Friday, August 10, 2012
Syqem - Reflections of Elephants (2012)
Country: Hamburg, Germany
Style: Progressive Rock/Alternative Metal
Previous to seeing this album cover on Got-Djent.com, I wasn't aware of this band, despite them apparently being around in some form or another for eleven years now. Despite what you may think, they are not just another carbon-copy djent group, despite what you may think of my previous reviews of bands who come from that style. Needless to say I was quite surprised when I first pressed play on this album.
When I think of a djent band, and I think that when most people think of djent, they think of Meshuggah and the many offspring that they've produced, Syqem are a band that appear to come from a different background. Unlike the many of the typical progressive, or -core depending on the band, leanings that most of these offspring bring to the table, the quartet that make up Syqem take those heavy 8-string grooves and put them into a very modern sounding alternative rock kind of context, fused with a health helping of modern electronica. It's a rather interesting sound because throughout the album you will hear almost no screams, and Daniel Bernath's voice is very striking in its emotive and melodic delivery. I knew it would happen one day when a fad became big enough that a band would have the idea to mix those djenty rhythms with more radio rock, or alt. rock in this case, but I honestly did not expect it to turn out this well done. While I guess saying that this is progressive might be stretching it for some (me included), more reasonable comparisons that came into my mind while listening to this were groups like Deftones, Dredg, and Memfis. I don't know if you could call it arty or experimental, but Syqem definitely have similarities to those groups at their most intense or metallic.

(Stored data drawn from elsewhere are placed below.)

`config.mk`:
```
export PLATFORM = sky130hd
export DESIGN_NAME = heavy_part_table_dump0
export DESIGN_NICKNAME = d
export VERILOG_FILES = /design/src/rtl/heavy_part_table_dump0.sv
export SDC_FILE = /design/constraint.sdc
export NUM_CORES = 1
export LEC_CHECK = 0
export BUFFER_PORTS_ARGS = -buffer_cell sky130_fd_sc_hd__buf_2
export CORE_ASPECT_RATIO = 0.6
export CORE_MARGIN = 4
export CORE_UTILIZATION = 40
export CTS_CLUSTER_SIZE = 28
export DETAILED_ROUTE_END_ITERATION = 10
export PLACE_DENSITY = 0.75
export SYNTH_ARGS = -nofsm -noshare
export SYNTH_HDL_FRONTEND = slang
export SYNTH_SLANG_ARGS = --single-unit
```
`constraint.sdc`:
```
create_clock -name clk -period 1.84 [get_ports clk]
set_input_delay 0.184 -clock clk [delete_from_list [all_inputs] [get_ports clk]]
set_output_delay 0.184 -clock clk [all_outputs]
set_load 0.005 [all_outputs]
```
`src/rtl/heavy_part_table_dump0.sv`:
```
// Heavy-part table 0 read-out engine: holds the compare stage, scans every bucket in
// address order, exports non-empty entries with their index and optionally zeroes the table.
module heavy_part_table_dump0 #(
  parameter int ADDR_W = 12,
  parameter int DATA_W = 96,
  parameter int RD_LAT = 2
) (
  input  logic                     clk,
  input  logic                     reset,
  input  logic                     dump_start,
  input  logic                     dump_clear,
  output logic                     dump_busy,
  output logic                     dump_done,
  output logic [ADDR_W:0]          entry_cnt,
  output logic                     table_hold_req,
  input  logic                     table_hold_ack,
  output logic [ADDR_W-1:0]        ram_rdaddr,
  input  logic [DATA_W-1:0]        ram_rdvalue,
  output logic                     ram_wren,
  output logic [ADDR_W-1:0]        ram_wraddr,
  output logic [DATA_W-1:0]        ram_wrvalue,
  output logic                     dump_out_wr,
  output logic [ADDR_W+DATA_W-1:0] dump_out,
  input  logic                     dump_out_alf
);

  typedef enum logic [2:0] {IDLE, HOLD, SCAN, DRAIN, DONE} state_t;

  localparam logic [ADDR_W-1:0] LAST_ADDR = '1;

  state_t                      state;
  logic                        clear_r;
  logic [ADDR_W-1:0]           issue_addr;
  logic [RD_LAT:0]             vld_pipe;
  logic [RD_LAT:0][ADDR_W-1:0] addr_pipe;
  logic                        issue;
  logic                        ret_vld;
  logic                        ret_nz;
  logic [ADDR_W-1:0]           ret_addr;

  // Address 0 goes out on the same edge that leaves HOLD, so the scan starts one
  // cycle after ack is seen. Almost-full only gates new reads.
  assign issue    = ((state == HOLD && table_hold_ack) || state == SCAN) && !dump_out_alf;
  assign ret_vld  = vld_pipe[RD_LAT];
  assign ret_addr = addr_pipe[RD_LAT];
  assign ret_nz   = (ram_rdvalue != '0);

  // Clearing always writes zero; the write enable/address carry all the timing.
  assign ram_wrvalue = '0;

  // Stage 0 lines up with ram_rdaddr, stage RD_LAT with ram_rdvalue.
  always_ff @(posedge clk or negedge reset) begin
    if (!reset) begin
      vld_pipe  <= '0;
      addr_pipe <= '0;
    end else begin
      vld_pipe  <= {vld_pipe[RD_LAT-1:0], issue};
      addr_pipe <= {addr_pipe[RD_LAT-1:0], issue_addr};
    end
  end

  always_ff @(posedge clk or negedge reset) begin
    if (!reset) begin
      state          <= IDLE;
      clear_r        <= 1'b0;
      issue_addr     <= '0;
      dump_busy      <= 1'b0;
      dump_done      <= 1'b0;
      entry_cnt      <= '0;
      table_hold_req <= 1'b0;
      ram_rdaddr     <= '0;
      ram_wren       <= 1'b0;
      ram_wraddr     <= '0;
      dump_out_wr    <= 1'b0;
      dump_out       <= '0;
    end else begin
      dump_done   <= 1'b0;
      dump_out_wr <= 1'b0;
      ram_wren    <= 1'b0;

      if (ret_vld) begin
        if (ret_nz) begin
          dump_out_wr <= 1'b1;
          dump_out    <= {ret_addr, ram_rdvalue};
          entry_cnt   <= entry_cnt + 1'b1;
        end
        if (clear_r) begin
          ram_wren   <= 1'b1;
          ram_wraddr <= ret_addr;
        end
      end

      if (issue) begin
        ram_rdaddr <= issue_addr;
        issue_addr <= issue_addr + 1'b1;
      end

      case (state)
        IDLE: begin
          if (dump_start) begin
            state          <= HOLD;
            clear_r        <= dump_clear;
            entry_cnt      <= '0;
            issue_addr     <= '0;
            dump_busy      <= 1'b1;
            table_hold_req <= 1'b1;
          end
        end
        HOLD: begin
          if (table_hold_ack) state <= SCAN;
        end
        SCAN: begin
          if (issue && issue_addr == LAST_ADDR) state <= DRAIN;
        end
        DRAIN: begin
          // The read in the last stage is exported on this same edge.
          if (vld_pipe[RD_LAT-1:0] == '0) state <= DONE;
        end
        DONE: begin
          dump_done      <= 1'b1;
          dump_busy      <= 1'b0;
          table_hold_req <= 1'b0;
          state          <= IDLE;
        end
        default: state <= IDLE;
      endcase
    end
  end

endmodule

```
==> flow_metrics.tcl, run 1 <==
set metrics [dict create \
    clkSinkCount 204 \
    cts.reportedPaths.clkPinSlew_ns 0.07 \
    cts_tree "yes" \
    synth.ff_latch_count 204 \
    rsz0062_at_grt "yes" \
    whs_path_depth 3 \
    ir_worst_vdd_uv 542 \
    vias_per_cell 4.71 \
    r2r_cells 6 \
    totalWireLength_mm 24.3 \
    instances_no_fill 1345 \
    cp.depth 6 \
    path_max_fanout 4 \
    grt_max_degree 57 \
    reg2reg_from "state[1]" \
    holdWs_ns 0.0207 \
    nFillCells 1762 \
    slowest_delay_ns 0.43 \
    syn_to_final_growth_pct 37.6 \
    drive_gt1_frac 0.476 \
    syn-cell-area_sq_mm 0.00887 \
    power_density_mw_per_mm2 1340 \
    dieArea_sq_mm 0.0247 \
    final_common_cell "buf_2" \
    routabilityCongestion 0.855 \
    layout.nets 1158 \
    clk_latency_ns 0.50 \
    setup_slack_ns -0.00656 \
    crit-reg2reg-capture "issue_addr[8]" \
    final_area_sq_mm 0.0122 \
    hp-class "input pin to flop" \
    dpl.hpwl_mm 16.6 \
    synthArstFlopShare 1.00 \
    violations "negative setup slack" \
    ant_nets 0 \
    cts_buffer_depth 3 \
    antenna_found_initial 0 \
    crit_start "state[1]" \
    first_pass_iters 4 \
    vias 6339 \
    cp.arrival_ns 2.20 \
    chipHeight_um 123 \
    fin_crit_sh 1.00 \
    seq_area_frac_synth 0.576 \
    syn_inst 654 \
    htree_levels 1 \
    path_cells "nand3b_1 > a211o_1 > or4_4 > buf_6 > o211ai_1 > o31ai_1" \
    wl_per_cell_um 18.1 \
    ys_types 39 \
    core_area_sq_mm 0.0214 \
    dp_cells 1232 \
    start_util 0.415 \
    status "finished, violations left" \
    synth-edff-count 0 \
    final_cell_mix "buf_2, dfrtp_1, conb_1" \
    grt_first_pass_wirelength_mm 36.3 \
    drtIter0Drc 311 \
    yosysWarnings 0 \
    criticalPathCategory "flop to flop" \
    start_kind "flop" \
    setup_viol 1 \
    antenna_cells 0 \
    num_io_pins 348 \
    route.detailed.drc 0 \
    maxSlewViolCount 0 \
    p_leak_nw 6.24 \
    rows 41 \
    cpLargestDelayFamily "simple AND/OR/NAND/NOR gates" \
    grtUsageTotal 0.184 \
    first_global_vias 6437 \
    fin_skew_ns 0.0213 \
    cts_root_buffer "clkbuf_16" \
    cp.buffers_inverters 1 \
    grt-ovfl-total 0 \
    synth.avg_cell_area_sq_um 13.6 \
    critPathCapture "issue_addr[8]" \
    r2r_slack_ns -0.007 \
    min_period_ns 1.85 \
    ys.flop_type "dfrtp_1" \
    fmax_mhz 542 \
    end_kind "flop" \
    placed_area_sq_mm 0.0106 \
    placement.io_buffers 251 \
    cts_inserted_buffers 20 \
    hold_viol_final 0 \
    fp.dieW_um 200 \
    drv_cap 0 \
    cp_slowest_cell "or4_4" \
    required_ns 2.20 \
]
-- metrics by stage --
step	utilization	power (mW)	setup WS, ns	TNS [ns]
CTS	0.560	16.2	-0.116	-0.288
finish	0.571	16.4	-0.00656	-0.00656
floorplan	-	9.90	-0.178	-3.00
global placement	0.498	11.9	-0.652	-73.87
global route	0.571	17.3	-0.0700	-2.87
detailed placement	0.498	12.1	-0.638	-71.53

What make this record so striking, in my opinion, is how palatable the band made these songs. None of the tracks on here are all that complex in their structure, most follow a standard verse-chorus-verse sort of pattern, but it never feels boring or recycled. Opener, Attack of The Elephants is a perfect example of what the band can do, striking the right balance between low-end grooves, anthemic choruses, and an overall upbeat mood. That actually brings me to my next point, how upbeat and up-tempo this album is. This is not a dark album, I mean, subject matter is in the eye of the beholder, but musically, I didn't find this to be all that dark or foreboding. It's really melodic and groovy, delivering some pretty well-written, poppy alternative metal songs that are far more appealing than most groups in that genre usually are. Unfortunately, I'm not going to lie and say that there weren't a few things that bothered me on here. While I praise the band's use of electronics throughout, there were some ideas that I'm just not a fan of. I just have trouble finding anything to enjoy in dubstep, so the use of it on tracks like You Phone or Siamese (In Theory), specifically, kind of dampened my reaction to their otherwise extremely catchy and upbeat ideas. Sorry, I just don't dig the wub-wub. I will give it to the former for otherwise having one of the best choruses on the entire album though, I'm a sucker for a good (power)-ballad. I guess I can be glad that they didn't go full-bore with the dubstep metal like Korn recently did.
Perhaps this is a bit too sugary or poppy for some people's taste, but I thought it was a really well-crafted album from a band with a sound that is pretty unique as of right now. It's pretty rare that I enjoy something that has the potential to be this mainstream, but I can't deny the strength of these songs. I think you'll find something to like on here whether you happen to like djent, alt. rock/metal, melo-death, or (imo) terrible electro-core.
Overall Score: 8.5
Highlights: Attack of The Elephants, The Artist, S.O.S.